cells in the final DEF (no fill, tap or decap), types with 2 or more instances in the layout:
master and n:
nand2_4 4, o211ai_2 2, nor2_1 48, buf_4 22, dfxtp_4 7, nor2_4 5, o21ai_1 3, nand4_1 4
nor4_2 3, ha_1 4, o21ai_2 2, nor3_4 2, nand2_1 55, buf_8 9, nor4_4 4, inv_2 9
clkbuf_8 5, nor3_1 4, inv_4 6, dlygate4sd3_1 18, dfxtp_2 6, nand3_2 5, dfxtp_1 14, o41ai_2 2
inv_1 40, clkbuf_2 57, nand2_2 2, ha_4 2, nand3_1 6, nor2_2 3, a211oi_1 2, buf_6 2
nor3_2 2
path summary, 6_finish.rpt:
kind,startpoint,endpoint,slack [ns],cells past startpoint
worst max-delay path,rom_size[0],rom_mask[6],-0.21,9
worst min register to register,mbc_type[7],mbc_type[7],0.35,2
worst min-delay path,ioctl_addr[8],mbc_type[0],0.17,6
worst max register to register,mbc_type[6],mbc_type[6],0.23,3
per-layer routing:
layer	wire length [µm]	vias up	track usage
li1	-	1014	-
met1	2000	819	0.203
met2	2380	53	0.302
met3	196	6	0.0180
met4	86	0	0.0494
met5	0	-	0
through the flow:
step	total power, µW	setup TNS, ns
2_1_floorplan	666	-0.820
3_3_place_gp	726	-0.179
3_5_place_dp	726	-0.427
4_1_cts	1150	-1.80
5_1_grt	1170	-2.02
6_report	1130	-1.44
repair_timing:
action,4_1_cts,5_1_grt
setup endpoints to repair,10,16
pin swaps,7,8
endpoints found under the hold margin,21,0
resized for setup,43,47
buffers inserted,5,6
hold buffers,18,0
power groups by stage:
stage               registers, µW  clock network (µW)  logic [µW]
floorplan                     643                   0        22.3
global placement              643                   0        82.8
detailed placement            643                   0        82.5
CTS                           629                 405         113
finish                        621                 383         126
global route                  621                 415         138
File: config.mk
export PLATFORM = sky130hd
export DESIGN_NAME = codec_config_top
export DESIGN_NICKNAME = d
export VERILOG_FILES = /design/src/source/codec_pkg.sv /design/src/source/codec_cfg_sequencer.sv /design/src/source/codec_config_rom.sv /design/src/source/codec_config_top.sv /design/src/source/codec_reg_shadow.sv /design/src/source/i2c_write_master.sv
export VERILOG_INCLUDE_DIRS = /design/src /design/src/include
export SDC_FILE = /design/constraint.sdc
export NUM_CORES = 1
export LEC_CHECK = 0
export BUFFER_PORTS_ARGS = -buffer_cell sky130_fd_sc_hd__buf_4
export CAP_MARGIN = 40
export CORE_ASPECT_RATIO = 0.8
export CORE_UTILIZATION = 37
export CTS_CLUSTER_DIAMETER = 60
export DETAILED_ROUTE_END_ITERATION = 12
export GPL_TIMING_DRIVEN = 0
export REMOVE_ABC_BUFFERS = 1
export SKIP_CTS_REPAIR_TIMING = 1
export SYNTH_ARGS = -nofsm -noshare
export SYNTH_HDL_FRONTEND = slang
export SYNTH_SLANG_ARGS = --single-unit
File: constraint.sdc
create_clock -name clk -period 5.5 [get_ports clk]
set_clock_uncertainty 0.1 [all_clocks]
set_input_delay 0.55 -clock clk [delete_from_list [all_inputs] [get_ports clk]]
set_output_delay 0.55 -clock clk [all_outputs]
set_load 0.05 [all_outputs]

**Problem requirements:** The data above must be restated word for word.

**Response to the task:**
cells in the final DEF (no fill, tap or decap), types with 2 or more instances in the layout:
master and n:
nand2_4 4, o211ai_2 2, nor2_1 48, buf_4 22, dfxtp_4 7, nor2_4 5, o21ai_1 3, nand4_1 4
nor4_2 3, ha_1 4, o21ai_2 2, nor3_4 2, nand2_1 55, buf_8 9, nor4_4 4, inv_2 9
clkbuf_8 5, nor3_1 4, inv_4 6, dlygate4sd3_1 18, dfxtp_2 6, nand3_2 5, dfxtp_1 14, o41ai_2 2
inv_1 40, clkbuf_2 57, nand2_2 2, ha_4 2, nand3_1 6, nor2_2 3, a211oi_1 2, buf_6 2
nor3_2 2
path summary, 6_finish.rpt:
kind,startpoint,endpoint,slack [ns],cells past startpoint
worst max-delay path,rom_size[0],rom_mask[6],-0.21,9
worst min register to register,mbc_type[7],mbc_type[7],0.35,2
worst min-delay path,ioctl_addr[8],mbc_type[0],0.17,6
worst max register to register,mbc_type[6],mbc_type[6],0.23,3
per-layer routing:
layer	wire length [µm]	vias up	track usage
li1	-	1014	-
met1	2000	819	0.203
met2	2380	53	0.302
met3	196	6	0.0180
met4	86	0	0.0494
met5	0	-	0
through the flow:
step	total power, µW	setup TNS, ns
2_1_floorplan	666	-0.820
3_3_place_gp	726	-0.179
3_5_place_dp	726	-0.427
4_1_cts	1150	-1.80
5_1_grt	1170	-2.02
6_report	1130	-1.44
repair_timing:
action,4_1_cts,5_1_grt
setup endpoints to repair,10,16
pin swaps,7,8
endpoints found under the hold margin,21,0
resized for setup,43,47
buffers inserted,5,6
hold buffers,18,0
power groups by stage:
stage               registers, µW  clock network (µW)  logic [µW]
floorplan                     643                   0        22.3
global placement              643                   0        82.8
detailed placement            643                   0        82.5
CTS                           629                 405         113
finish                        621                 383         126
global route                  621                 415         138
File: config.mk
export PLATFORM = sky130hd
export DESIGN_NAME = codec_config_top
export DESIGN_NICKNAME = d
export VERILOG_FILES = /design/src/source/codec_pkg.sv /design/src/source/codec_cfg_sequencer.sv /design/src/source/codec_config_rom.sv /design/src/source/codec_config_top.sv /design/src/source/codec_reg_shadow.sv /design/src/source/i2c_write_master.sv
export VERILOG_INCLUDE_DIRS = /design/src /design/src/include
export SDC_FILE = /design/constraint.sdc
export NUM_CORES = 1
export LEC_CHECK = 0
export BUFFER_PORTS_ARGS = -buffer_cell sky130_fd_sc_hd__buf_4
export CAP_MARGIN = 40
export CORE_ASPECT_RATIO = 0.8
export CORE_UTILIZATION = 37
export CTS_CLUSTER_DIAMETER = 60
export DETAILED_ROUTE_END_ITERATION = 12
export GPL_TIMING_DRIVEN = 0
export REMOVE_ABC_BUFFERS = 1
export SKIP_CTS_REPAIR_TIMING = 1
export SYNTH_ARGS = -nofsm -noshare
export SYNTH_HDL_FRONTEND = slang
export SYNTH_SLANG_ARGS = --single-unit
File: constraint.sdc
create_clock -name clk -period 5.5 [get_ports clk]
set_clock_uncertainty 0.1 [all_clocks]
set_input_delay 0.55 -clock clk [delete_from_list [all_inputs] [get_ports clk]]
set_output_delay 0.55 -clock clk [all_outputs]
set_load 0.05 [all_outputs]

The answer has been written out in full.